In addition to microstructure and charge capacities, materials used as electrodes have additional restrictions to retain biocompatibility during electric field application. It is crucial that the material hinders secondary radical formation reactions for example. Metals like Pt or stainless steel may be used as electrodes, but the electron-ion transfer at the surface induces H2O oxidation and O2 reduction, yielding to radical formation that results in enhanced inflammation and cell death. In vivo experiments show that the alive system protects itself from those effects by inflammation, encapsulating the implanted material, and eventually the implanted electrode needs to be removed.
An attractive alternative arises from the use of electroactive materials as electrodes, that allow redox intercalation within their structure, in a similar way to M+ ion batteries, since such redox processes offer an alternative to radical formation in aqueous electrolytes. That is indeed the mechanism working in IrOx (really an oxohydroxide that allows intercalation of H+, Na+ and K+), polypyrrole or PEDOT polymers (allowing intercalation of cations and anions).
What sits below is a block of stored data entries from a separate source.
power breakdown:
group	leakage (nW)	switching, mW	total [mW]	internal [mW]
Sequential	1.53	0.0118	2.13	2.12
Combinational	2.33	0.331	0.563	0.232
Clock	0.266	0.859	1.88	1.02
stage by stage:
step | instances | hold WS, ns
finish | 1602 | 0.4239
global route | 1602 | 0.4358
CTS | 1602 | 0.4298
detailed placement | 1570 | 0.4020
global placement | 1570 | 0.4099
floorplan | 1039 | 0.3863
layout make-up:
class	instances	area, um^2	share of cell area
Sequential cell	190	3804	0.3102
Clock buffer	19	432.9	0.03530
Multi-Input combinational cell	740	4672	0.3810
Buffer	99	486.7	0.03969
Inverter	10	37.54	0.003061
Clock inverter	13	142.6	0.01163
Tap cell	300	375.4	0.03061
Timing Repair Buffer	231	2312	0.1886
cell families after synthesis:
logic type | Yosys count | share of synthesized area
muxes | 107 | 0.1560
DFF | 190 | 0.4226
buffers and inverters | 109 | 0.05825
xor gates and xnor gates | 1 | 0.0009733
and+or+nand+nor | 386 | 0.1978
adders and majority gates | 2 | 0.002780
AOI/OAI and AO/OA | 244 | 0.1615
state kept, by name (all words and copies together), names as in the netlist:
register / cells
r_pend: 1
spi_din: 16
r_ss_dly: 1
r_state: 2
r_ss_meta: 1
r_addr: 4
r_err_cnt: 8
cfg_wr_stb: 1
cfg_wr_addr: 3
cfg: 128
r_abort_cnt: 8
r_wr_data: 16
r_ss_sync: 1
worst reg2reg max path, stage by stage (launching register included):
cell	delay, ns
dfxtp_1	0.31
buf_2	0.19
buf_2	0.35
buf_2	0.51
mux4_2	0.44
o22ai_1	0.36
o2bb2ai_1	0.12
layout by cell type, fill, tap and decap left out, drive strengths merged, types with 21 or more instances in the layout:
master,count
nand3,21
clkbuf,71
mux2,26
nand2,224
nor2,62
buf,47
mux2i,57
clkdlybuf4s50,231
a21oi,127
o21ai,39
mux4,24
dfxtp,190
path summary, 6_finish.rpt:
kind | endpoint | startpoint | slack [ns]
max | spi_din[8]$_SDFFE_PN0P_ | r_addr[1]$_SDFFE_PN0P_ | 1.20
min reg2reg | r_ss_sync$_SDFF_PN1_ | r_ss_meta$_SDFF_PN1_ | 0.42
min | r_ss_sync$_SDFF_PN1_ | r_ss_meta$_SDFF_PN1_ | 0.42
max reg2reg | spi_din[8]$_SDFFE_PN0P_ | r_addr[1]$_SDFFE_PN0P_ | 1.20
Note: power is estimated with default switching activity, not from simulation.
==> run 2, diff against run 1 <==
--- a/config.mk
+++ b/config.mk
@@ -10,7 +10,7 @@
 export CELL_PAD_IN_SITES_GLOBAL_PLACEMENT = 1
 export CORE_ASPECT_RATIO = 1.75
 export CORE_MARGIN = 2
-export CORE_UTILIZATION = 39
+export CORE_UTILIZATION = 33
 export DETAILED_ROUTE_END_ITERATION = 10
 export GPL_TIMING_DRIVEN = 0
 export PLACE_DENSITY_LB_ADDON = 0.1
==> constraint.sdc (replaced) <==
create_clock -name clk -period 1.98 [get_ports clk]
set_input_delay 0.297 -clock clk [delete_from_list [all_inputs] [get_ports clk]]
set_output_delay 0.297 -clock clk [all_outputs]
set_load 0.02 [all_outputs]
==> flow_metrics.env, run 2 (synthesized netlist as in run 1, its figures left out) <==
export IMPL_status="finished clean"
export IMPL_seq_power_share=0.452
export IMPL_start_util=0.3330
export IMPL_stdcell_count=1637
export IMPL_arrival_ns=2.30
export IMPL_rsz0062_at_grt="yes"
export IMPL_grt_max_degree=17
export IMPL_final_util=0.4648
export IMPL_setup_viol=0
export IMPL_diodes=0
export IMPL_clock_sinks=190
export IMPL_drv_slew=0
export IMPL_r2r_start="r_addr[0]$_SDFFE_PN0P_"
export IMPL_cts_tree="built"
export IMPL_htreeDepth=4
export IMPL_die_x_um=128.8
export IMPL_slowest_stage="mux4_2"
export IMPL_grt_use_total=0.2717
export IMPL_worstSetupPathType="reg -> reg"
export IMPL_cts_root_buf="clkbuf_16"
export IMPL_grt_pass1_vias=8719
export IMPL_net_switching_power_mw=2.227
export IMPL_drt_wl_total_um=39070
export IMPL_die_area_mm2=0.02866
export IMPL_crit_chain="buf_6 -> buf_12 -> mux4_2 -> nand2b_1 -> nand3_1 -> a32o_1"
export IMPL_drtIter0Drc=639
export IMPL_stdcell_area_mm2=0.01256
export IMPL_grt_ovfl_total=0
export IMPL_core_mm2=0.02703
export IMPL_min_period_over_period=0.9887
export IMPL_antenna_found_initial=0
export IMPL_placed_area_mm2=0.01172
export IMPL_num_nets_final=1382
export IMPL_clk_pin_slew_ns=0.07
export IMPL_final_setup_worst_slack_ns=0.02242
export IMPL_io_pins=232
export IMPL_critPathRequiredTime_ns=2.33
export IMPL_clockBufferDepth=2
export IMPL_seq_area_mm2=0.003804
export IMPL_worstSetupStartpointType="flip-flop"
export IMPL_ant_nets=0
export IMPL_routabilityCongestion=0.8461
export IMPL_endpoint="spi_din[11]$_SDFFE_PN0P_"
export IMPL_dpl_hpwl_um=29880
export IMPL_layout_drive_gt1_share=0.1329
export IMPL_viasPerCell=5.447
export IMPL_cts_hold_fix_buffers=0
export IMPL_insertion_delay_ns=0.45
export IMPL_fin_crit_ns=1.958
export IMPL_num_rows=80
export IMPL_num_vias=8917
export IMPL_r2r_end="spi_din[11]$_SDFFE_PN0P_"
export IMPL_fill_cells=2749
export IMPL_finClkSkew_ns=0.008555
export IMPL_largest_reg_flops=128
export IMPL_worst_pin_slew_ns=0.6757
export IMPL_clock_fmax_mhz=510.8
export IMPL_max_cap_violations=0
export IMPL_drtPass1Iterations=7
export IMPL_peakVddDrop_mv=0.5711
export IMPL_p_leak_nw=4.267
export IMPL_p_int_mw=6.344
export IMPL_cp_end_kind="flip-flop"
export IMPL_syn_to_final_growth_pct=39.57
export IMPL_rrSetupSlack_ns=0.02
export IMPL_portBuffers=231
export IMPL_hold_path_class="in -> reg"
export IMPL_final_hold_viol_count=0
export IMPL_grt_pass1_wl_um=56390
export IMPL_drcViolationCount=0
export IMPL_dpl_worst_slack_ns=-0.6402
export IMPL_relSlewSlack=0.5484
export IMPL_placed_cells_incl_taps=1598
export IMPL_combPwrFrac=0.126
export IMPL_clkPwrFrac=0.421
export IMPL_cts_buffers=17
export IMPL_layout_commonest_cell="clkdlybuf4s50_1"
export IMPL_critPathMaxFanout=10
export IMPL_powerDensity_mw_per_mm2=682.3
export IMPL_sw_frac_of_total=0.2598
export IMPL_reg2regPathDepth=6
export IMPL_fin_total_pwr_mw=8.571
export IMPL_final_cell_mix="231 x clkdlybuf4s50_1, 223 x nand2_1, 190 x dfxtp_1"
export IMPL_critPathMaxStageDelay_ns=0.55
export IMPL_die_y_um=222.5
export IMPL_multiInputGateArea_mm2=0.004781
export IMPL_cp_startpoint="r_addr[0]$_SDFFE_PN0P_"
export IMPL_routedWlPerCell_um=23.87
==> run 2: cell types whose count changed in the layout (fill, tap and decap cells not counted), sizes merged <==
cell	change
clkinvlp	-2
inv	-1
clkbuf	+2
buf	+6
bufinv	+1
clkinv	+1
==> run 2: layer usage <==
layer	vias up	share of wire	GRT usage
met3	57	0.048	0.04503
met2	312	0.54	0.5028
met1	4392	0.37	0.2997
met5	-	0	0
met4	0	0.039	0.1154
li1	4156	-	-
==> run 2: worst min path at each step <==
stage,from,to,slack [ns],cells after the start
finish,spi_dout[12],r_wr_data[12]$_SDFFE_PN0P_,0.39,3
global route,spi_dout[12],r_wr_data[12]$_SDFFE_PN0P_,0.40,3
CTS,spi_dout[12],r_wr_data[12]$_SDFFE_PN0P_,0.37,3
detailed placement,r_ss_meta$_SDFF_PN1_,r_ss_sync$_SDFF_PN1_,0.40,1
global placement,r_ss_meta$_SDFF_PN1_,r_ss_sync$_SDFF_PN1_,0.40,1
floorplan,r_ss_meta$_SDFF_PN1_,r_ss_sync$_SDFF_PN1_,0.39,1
## src/rtl/core_mmio_timer.sv

```systemverilog
// core_mmio_timer
// Machine timer responder on the core MMIO request/grant bus.
// Holds mtime, mtimecmp and a control register (bit0 = count enable), and
// raises a level interrupt whenever mtime >= mtimecmp (unsigned).
// Every request is granted in the cycle it is presented. The read data and
// error response are registered on the grant and held until the next grant.

module core_mmio_timer #(
    parameter logic [63:0] MMIO_BASE_ADDR = 64'h1000,
    parameter int unsigned PRESCALE       = 1
) (
    input  logic        g_clk,
    input  logic        g_reset,
    input  logic        mmio_req,
    input  logic        mmio_wen,
    input  logic [63:0] mmio_addr,
    input  logic [63:0] mmio_wdata,
    output logic        mmio_gnt,
    output logic [63:0] mmio_rdata,
    output logic        mmio_error,
    output logic        irq_timer
);

    // A one-bit prescaler is kept even when PRESCALE is 1, so the wrap
    // compare below stays well formed. With PRESCALE 1 it wraps every cycle.
    localparam int PW = (PRESCALE > 1) ? $clog2(PRESCALE) : 1;
    localparam logic [PW-1:0] PRESCALE_LAST = PW'(PRESCALE - 1);

    logic [63:0]   mtime;
    logic [63:0]   mtimecmp;
    logic          enable;
    logic [PW-1:0] prescaler;

    logic [63:0]   mtime_next;
    logic [63:0]   mtimecmp_next;
    logic          enable_next;
    logic [PW-1:0] prescaler_next;

    logic [63:0]   offset;
    logic          sel_mtime;
    logic          sel_mtimecmp;
    logic          sel_ctrl;
    logic          addr_error;
    logic          wr_mtime;
    logic          wr_mtimecmp;
    logic          wr_ctrl;
    logic [63:0]   rd_value;

    // Decode the access. Any offset outside the three aligned registers is
    // an error, and an erroring access never writes a register.
    assign offset       = mmio_addr - MMIO_BASE_ADDR;
    assign sel_mtime    = (offset == 64'h000);
    assign sel_mtimecmp = (offset == 64'h008);
    assign sel_ctrl     = (offset == 64'h010);
    assign addr_error   = !(sel_mtime || sel_mtimecmp || sel_ctrl);

    assign wr_mtime     = mmio_req && mmio_wen && sel_mtime;
    assign wr_mtimecmp  = mmio_req && mmio_wen && sel_mtimecmp;
    assign wr_ctrl      = mmio_req && mmio_wen && sel_ctrl;

    assign mmio_gnt     = mmio_req;

    // Read mux: present the register values as they are before this cycle's update.
    always_comb begin
        rd_value = '0;
        if (sel_mtime) begin
            rd_value = mtime;
        end else if (sel_mtimecmp) begin
            rd_value = mtimecmp;
        end else if (sel_ctrl) begin
            rd_value = {63'b0, enable};
        end
    end

    // Counter update: a bus write to mtime beats an increment in the same cycle and restarts the prescaler.
    always_comb begin
        mtime_next     = mtime;
        prescaler_next = prescaler;
        if (wr_mtime) begin
            mtime_next     = mmio_wdata;
            prescaler_next = '0;
        end else if (enable) begin
            if (prescaler == PRESCALE_LAST) begin
                prescaler_next = '0;
                mtime_next     = mtime + 64'd1;
            end else begin
                prescaler_next = prescaler + PW'(1);
            end
        end
    end

    // Next values of the compare and control registers.
    always_comb begin
        mtimecmp_next = wr_mtimecmp ? mmio_wdata : mtimecmp;
        enable_next   = wr_ctrl ? mmio_wdata[0] : enable;
    end

    // Timer state and interrupt. The interrupt is taken from the next-state values so it tracks a write one cycle after the grant.
    always_ff @(posedge g_clk or posedge g_reset) begin
        if (g_reset) begin
            mtime     <= '0;
            mtimecmp  <= '1;
            enable    <= 1'b1;
            prescaler <= '0;
            irq_timer <= 1'b0;
        end else begin
            mtime     <= mtime_next;
            mtimecmp  <= mtimecmp_next;
            enable    <= enable_next;
            prescaler <= prescaler_next;
            irq_timer <= (mtime_next >= mtimecmp_next);
        end
    end

    // Response registers: loaded on every grant and held until the next one. Writes and errors return zero data.
    always_ff @(posedge g_clk or posedge g_reset) begin
        if (g_reset) begin
            mmio_rdata <= '0;
            mmio_error <= 1'b0;
        end else if (mmio_req) begin
            mmio_rdata <= (!mmio_wen && !addr_error) ? rd_value : 64'd0;
            mmio_error <= addr_error;
        end
    end

endmodule

```
===== src/rtl/mapache64.sv =====
// Shared Mapache64 VRAM definitions: region enum, region address map and the
// bit order of the one-hot VRAM region select.
package mapache64;

  typedef enum logic [2:0] {
    REGION_PMF,
    REGION_PMB,
    REGION_NTBL,
    REGION_OBM,
    REGION_TXBL,
    REGION_INVALID
  } region_t;

  localparam logic [11:0] PMF_BASE   = 12'h000;
  localparam logic [11:0] PMF_LIMIT  = 12'h1FF;
  localparam logic [11:0] PMB_BASE   = 12'h200;
  localparam logic [11:0] PMB_LIMIT  = 12'h3FF;
  localparam logic [11:0] NTBL_BASE  = 12'h400;
  localparam logic [11:0] NTBL_LIMIT = 12'h7FF;
  localparam logic [11:0] OBM_BASE   = 12'h800;
  localparam logic [11:0] OBM_LIMIT  = 12'h8FF;
  localparam logic [11:0] TXBL_BASE  = 12'h900;
  localparam logic [11:0] TXBL_LIMIT = 12'hCFF;

  // select_o is {txbl, obm, ntbl, pmb, pmf}
  localparam int SEL_PMF  = 0;
  localparam int SEL_PMB  = 1;
  localparam int SEL_NTBL = 2;
  localparam int SEL_OBM  = 3;
  localparam int SEL_TXBL = 4;

  function automatic region_t decode_region(input logic [11:0] addr);
    if (addr <= PMF_LIMIT)       return REGION_PMF;
    else if (addr <= PMB_LIMIT)  return REGION_PMB;
    else if (addr <= NTBL_LIMIT) return REGION_NTBL;
    else if (addr <= OBM_LIMIT)  return REGION_OBM;
    else if (addr <= TXBL_LIMIT) return REGION_TXBL;
    else                         return REGION_INVALID;
  endfunction

  function automatic logic [11:0] region_base(input region_t region);
    case (region)
      REGION_PMB:  return PMB_BASE;
      REGION_NTBL: return NTBL_BASE;
      REGION_OBM:  return OBM_BASE;
      REGION_TXBL: return TXBL_BASE;
      default:     return PMF_BASE;
    endcase
  endfunction

  function automatic logic [4:0] region_select(input region_t region);
    logic [4:0] sel;
    sel = '0;
    case (region)
      REGION_PMF:  sel[SEL_PMF]  = 1'b1;
      REGION_PMB:  sel[SEL_PMB]  = 1'b1;
      REGION_NTBL: sel[SEL_NTBL] = 1'b1;
      REGION_OBM:  sel[SEL_OBM]  = 1'b1;
      REGION_TXBL: sel[SEL_TXBL] = 1'b1;
      default:     sel = '0;
    endcase
    return sel;
  endfunction

endpackage


===== src/rtl/vram_write_fifo.sv =====
// Synchronous write queue holding {address, data} entries for the VRAM write
// scheduler; head entry is visible on rd_data whenever the queue is non-empty.
module vram_write_fifo #(
  parameter int DEPTH = 8,
  parameter int WIDTH = 20
) (
  input  logic                       clk,
  input  logic                       rst,
  input  logic                       push,
  input  logic                       pop,
  input  logic [WIDTH-1:0]           wr_data,
  output logic [WIDTH-1:0]           rd_data,
  output logic                       full,
  output logic                       empty,
  output logic [$clog2(DEPTH):0]     count
);

  localparam int AW = $clog2(DEPTH);
  localparam int CW = AW + 1;

  logic [WIDTH-1:0] mem [DEPTH];
  logic [AW-1:0]    wr_ptr;
  logic [AW-1:0]    rd_ptr;

  assign rd_data = mem[rd_ptr];
  assign full    = (count == CW'(DEPTH));
  assign empty   = (count == '0);

  // Pointers wrap naturally because DEPTH is a power of two.
  always_ff @(posedge clk) begin
    if (rst) begin
      wr_ptr <= '0;
      rd_ptr <= '0;
      count  <= '0;
    end else begin
      if (push) wr_ptr <= wr_ptr + AW'(1);
      if (pop)  rd_ptr <= rd_ptr + AW'(1);
      count <= count + CW'(push) - CW'(pop);
    end
  end

  always_ff @(posedge clk) begin
    if (push) mem[wr_ptr] <= wr_data;
  end

endmodule


===== src/rtl/vram_write_scheduler.sv =====
// Queues CPU VRAM writes and commits them in order when the GPU is not using
// the target region. Define VRAM_SCHED_OVERFLOW_EN for a sticky drop flag.
module vram_write_scheduler
  import mapache64::*;
#(
  parameter int FIFO_DEPTH = 8
) (
  input  logic                          gpu_clk,
  input  logic                          rst,
  input  logic                          wr_valid_i,
  input  logic [11:0]                   wr_address_i,
  input  logic [7:0]                    wr_data_i,
  output logic                          wr_ready_o,
  input  logic                          in_vblank_i,
  input  logic                          drawing_next_i,
  output logic                          vram_wen_o,
  output logic [10:0]                   vram_offset_o,
  output logic [7:0]                    vram_data_o,
  output logic [4:0]                    select_o,
  output logic [$clog2(FIFO_DEPTH):0]   pending_o,
  input  logic                          clr_overflow_i,
  output logic                          overflow_o
);

  localparam int CW = $clog2(FIFO_DEPTH) + 1;

  typedef enum logic [1:0] {IDLE, WAIT, COMMIT} state_t;

  state_t         state, state_next;
  logic [19:0]    head;
  logic [11:0]    head_addr;
  logic [7:0]     head_data;
  logic           fifo_full, fifo_empty;
  logic [CW-1:0]  count, count_next;
  logic           push, pop, commit, window_open;
  region_t        head_region;

  assign wr_ready_o  = !fifo_full;
  assign push        = wr_valid_i && !fifo_full;
  assign head_addr   = head[19:8];
  assign head_data   = head[7:0];
  assign head_region = decode_region(head_addr);
  assign count_next  = count + CW'(push) - CW'(pop);
  assign pending_o   = count;

  vram_write_fifo #(.DEPTH(FIFO_DEPTH), .WIDTH(20)) u_fifo (
    .clk     (gpu_clk),
    .rst     (rst),
    .push    (push),
    .pop     (pop),
    .wr_data ({wr_address_i, wr_data_i}),
    .rd_data (head),
    .full    (fifo_full),
    .empty   (fifo_empty),
    .count   (count)
  );

  // OBM is scanned all frame long, so it is only safe during vblank.
  always_comb begin
    window_open = 1'b0;
    case (head_region)
      REGION_OBM:     window_open = in_vblank_i;
      REGION_INVALID: window_open = 1'b0;
      default:        window_open = !drawing_next_i;
    endcase
  end

  always_comb begin
    pop        = 1'b0;
    commit     = 1'b0;
    state_next = state;
    case (state)
      IDLE, WAIT: begin
        if (!fifo_empty) begin
          if (head_region == REGION_INVALID) begin
            pop = 1'b1;
          end else if (window_open) begin
            pop    = 1'b1;
            commit = 1'b1;
          end
        end
      end
      default: ;
    endcase
    if (commit)                state_next = COMMIT;
    else if (count_next != '0) state_next = WAIT;
    else                       state_next = IDLE;
  end

  always_ff @(posedge gpu_clk) begin
    if (rst) state <= IDLE;
    else     state <= state_next;
  end

  // Offset and data hold their last committed values; select only pulses.
  always_ff @(posedge gpu_clk) begin
    if (rst) begin
      vram_wen_o    <= 1'b0;
      vram_offset_o <= '0;
      vram_data_o   <= '0;
      select_o      <= '0;
    end else begin
      vram_wen_o <= commit;
      if (commit) begin
        vram_offset_o <= 11'(head_addr - region_base(head_region));
        vram_data_o   <= head_data;
        select_o      <= region_select(head_region);
      end else begin
        select_o      <= '0;
      end
    end
  end

`ifdef VRAM_SCHED_OVERFLOW_EN
  always_ff @(posedge gpu_clk) begin
    if (rst)                            overflow_o <= 1'b0;
    else if (wr_valid_i && fifo_full)   overflow_o <= 1'b1;
    else if (clr_overflow_i)            overflow_o <= 1'b0;
  end
`else
  logic unused_clr;
  assign unused_clr = clr_overflow_i;
  assign overflow_o = 1'b0;
`endif

endmodule


===== config.mk =====
export PLATFORM = sky130hd
export DESIGN_NAME = vram_write_scheduler
export DESIGN_NICKNAME = d
export VERILOG_FILES = /design/src/rtl/mapache64.sv /design/src/rtl/vram_write_fifo.sv /design/src/rtl/vram_write_scheduler.sv
export SDC_FILE = /design/constraint.sdc
export NUM_CORES = 1
export LEC_CHECK = 0
export BUFFER_PORTS_ARGS = -buffer_cell sky130_fd_sc_hd__buf_2
export CORE_ASPECT_RATIO = 1.4
export CORE_UTILIZATION = 45
export DETAILED_ROUTE_END_ITERATION = 6
export PLACE_DENSITY = 0.68
export SYNTH_ARGS = -nofsm -noshare
export SYNTH_HDL_FRONTEND = slang
export SYNTH_SLANG_ARGS = --single-unit

===== constraint.sdc =====
create_clock -name gpu_clk -period 6.2 [get_ports gpu_clk]
set_input_delay 0.62 -clock gpu_clk [delete_from_list [all_inputs] [get_ports gpu_clk]]
set_output_delay 0.62 -clock gpu_clk [all_outputs]
set_load 0.01 [all_outputs]

==> summary.txt <==
Drt
  • Post-route ant nets: 0
  • Initial detailed-routing violation count: 215
  • Total Wirelength: 14,900 um
  • First drt pass iteration count: 5
  • Routed WL per cell: 20.8 um
  • Via count: 3,922
  • Vias/cell: 5.49
  • DRC errors left: 0

Critical path
  • Worst reg-to-reg path cell count: 11
  • Critical setup path kind: register to register
  • Arrival time worst endpoint: 3.97 ns
  • Crit end category: register
  • CP max FO: 24
  • CP Capture Point: u_fifo.count[2]
  • Register-to-register setup slack: 2.51 ns
  • Reg-to-Reg End: u_fifo.count[2]
  • WP data required: 6.49 ns
  • CP startpoint kind: register

Clocking
  • CTS tree: yes
  • Clock transition at path regs: 0.07 ns
  • CTS resizes: 0
  • CTS root buffer: clkbuf_16
  • Htree depth: 4
  • Post CTS Setup Buffer Count: 0
  • Clk buf depth: 2
  • CTS sink cnt: 198
  • Clock buffer count from CTS: 17
  • Hold-fix buffers, CTS: 0
  • Worst skew pair latency: 0.44 ns

Global routing
  • Initial antenna violation count: 0
  • First-pass GRT wire length: 23,100 um
  • Global route total overflow: 0
  • Vias in the first global route: 4,018
  • Largest net degree at the start of global routing: 40
  • All-Layer GR Usage: 18.2%

Timing
  • Peak Freq: 271 MHz
  • RSZ-0062 raised after global routing: false
  • Slew Viols, Final: 0
  • Final Hold Viols: 0
  • Min Tclk post-route: 3.69 ns
  • Final worst setup slack: 2.51 ns
  • Final period util: 59.5%
  • Worst rel slew slack: 36.6%
  • Slew @ Worst Pin: 0.952 ns
  • Setup_tns: 0 ns
  • Post-Route Skew: 0.00934 ns
  • Final setup viols: 0

Hold path
  • Hold crit path type: input port to register
  • Worst Hold Launch: wr_address_i[6]

Floorplanning
  • Core Area: 16,900 um2
  • Die width: 113 um
  • Die Ht: 158 um
  • Die footprint: 17,900 um2
  • Starting density of the core: 46.3%
  • Core Rows: 56
  • # IOs: 57

Layout
  • Final core occ: 52.8%
  • Antenna diodes: 0
  • Final #Nets: 505
  • Layout cell share with drive strength beyond 1: 37.1%
  • Area grow syn2layout: 14.1%

Yosys
  • Post-synth EDFFs: 160
  • Prevailing post-synth register cell: edfxtp_1
  • Seq cells post-synth: 198
  • Post-Syn Area per Cell: 19.2 um2
  • Syn Inst Count: 408
  • Register area share after synthesis: 71.2%
  • FFs w/ async S/R, synth: 0%
  • Top cell type by total area after synthesis: edfxtp_1
  • Synthesized cell area: 7820 um2
  • Syn nets: 444
  • Unique masters post-synth: 41
  • Most frequent cells after synthesis: edfxtp_1 (160), mux4_2 (40), dfxtp_1 (38)
  • Top cells by area, synth: edfxtp_1 (61%), mux4_2 (12%), dfxtp_1 (9.7%)
  • Synth warnings: 0
  • Top cell type's share of synthesized area: 61.4%
  • Count leader, synth: edfxtp_1

Power and ir drop
  • Total Power: 3.82 mW
  • LEAKAGE: 2.94 nW
  • Cell Pwr Density: 428 nW/um2
  • Worst VDD drop: 203 uV

Placement
  • Worst Setup Slack post-DPL: 2.46 ns
  • Port Buffers: 54
  • GP Congestion: 0.748
  • DP HPWL: 9240 um

Run
  • Max-cap violation count: 0

Status
  • Outcome: finished, final reports clean
-- cells by family (layout without fill, tap and decap cells) --
logic type | Yosys count | in the layout | synth area share [%]
DFF | 198 | 198 | 71.2
xor gates and xnor gates | 6 | 6 | 0.672
and+or+nand+nor | 50 | 50 | 3.31
AOI/OAI and AO/OA | 49 | 49 | 5.63
buffers and inverters | 28 | 102 | 1.90
adders and majority gates | 10 | 10 | 1.79
other | 1 | 1 | 0.0480
muxes | 66 | 66 | 15.5
-- final cells by class --
cell class / instances / area [um2]
flip-flops and latches: 198 / 5570
well taps: 232 / 290
multi-input cells: 182 / 2130
inverters: 4 / 15.0
clock buffers: 17 / 425
clock inverters: 15 / 134
fillers: 1360 / 7960
repair buffers: 66 / 360
-- how the worst min path moves through the flow --
stage | end | slack [ns] | cells after the start
floorplan | u_fifo.wr_ptr[0] | 0.48 | 2
global placement | u_fifo.wr_ptr[0] | 0.48 | 2
detailed placement | u_fifo.wr_ptr[0] | 0.50 | 2
CTS | u_fifo.mem[0][15] | 0.43 | 1
global route | u_fifo.mem[5][3] | 0.44 | 1
finish | u_fifo.mem[0][14] | 0.45 | 1
-- cell usage in the layout, fill, tap and decap left out, drive strengths merged --
cell type / n
edfxtp: 160
or2: 1
mux2: 3
nand4: 1
nand2: 8
nor2: 18
nor3b: 3
and3: 1
a21boi: 1
and2: 2
nor4: 4
xor2: 3
clkbuf: 17
nor3: 2
nand2b: 7
a21oi: 24
clkinv: 5
xnor2: 3
fa: 2
mux2i: 23
mux4: 40
a21o: 1
inv: 13
nor2b: 2
a211oi: 19
clkinvlp: 1
buf: 66
o22ai: 1
dfxtp: 38
conb: 1
o21a: 1
nand3: 1
ha: 8
o311ai: 2
-- layer usage --
| layer | GRT usage [%] | part of all wire, % | routed length [um] |
|---|---|---|---|
| met4 | 6.08 | 1.4 | 205 |
| met1 | 22.4 | 40 | 5990 |
| met5 | 0 | 0 | 0 |
| met3 | 5.09 | 4.6 | 684 |
| met2 | 31.1 | 54 | 7980 |
-- critical path, cell delays in order (launching register included) --
cell     delay (ns)
dfxtp_2        0.78
mux4_2         0.62
mux2i_4        0.31
nand4_2        0.17
o21a_4         0.35
a21oi_4        0.30
xnor2_1        0.16
ha_1           0.19
inv_1          0.06
fa_1           0.38
xor2_1         0.17
nor2_1         0.05
-- registers in the layout (all words and copies together), names as in the netlist, named ones only --
signal,flops
u_fifo.mem,160
vram_offset_o,11
vram_data_o,8
select_o,5
u_fifo.count,4
u_fifo.rd_ptr,3
u_fifo.wr_ptr,3
state,1
-- through the flow --
| stage | area [um2] | std cells | hold slack (ns) |
|---|---|---|---|
| after floorplan | 7820 | 408 | 0.476 |
| after global placement | 8360 | 682 | 0.484 |
| after detailed placement | 8360 | 682 | 0.497 |
| after CTS | 8920 | 714 | 0.434 |
| after global routing | 8920 | 714 | 0.439 |
| final | 8920 | 714 | 0.446 |
-- power by group --
part	total (mW)	switching [mW]	internal, mW
logic	1.13	0.625	0.500
registers	1.65	0.0869	1.56
clock network	1.04	0.512	0.531
Note: power is estimated with default switching activity, not from simulation.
Both material types have been studied as substrates for neural growth and as electrodes in electrostimulation [19][26]. Their charge capacity has been enhanced by specific preparation processes of dynamic electrodeposition [21][22] yielding one order of magnitude enhancement in charge capacity with respect to standard electrodeposited materials. However, it is possible in some cases to go beyond in charge capacity by nanostructuring the best materials in specific forms.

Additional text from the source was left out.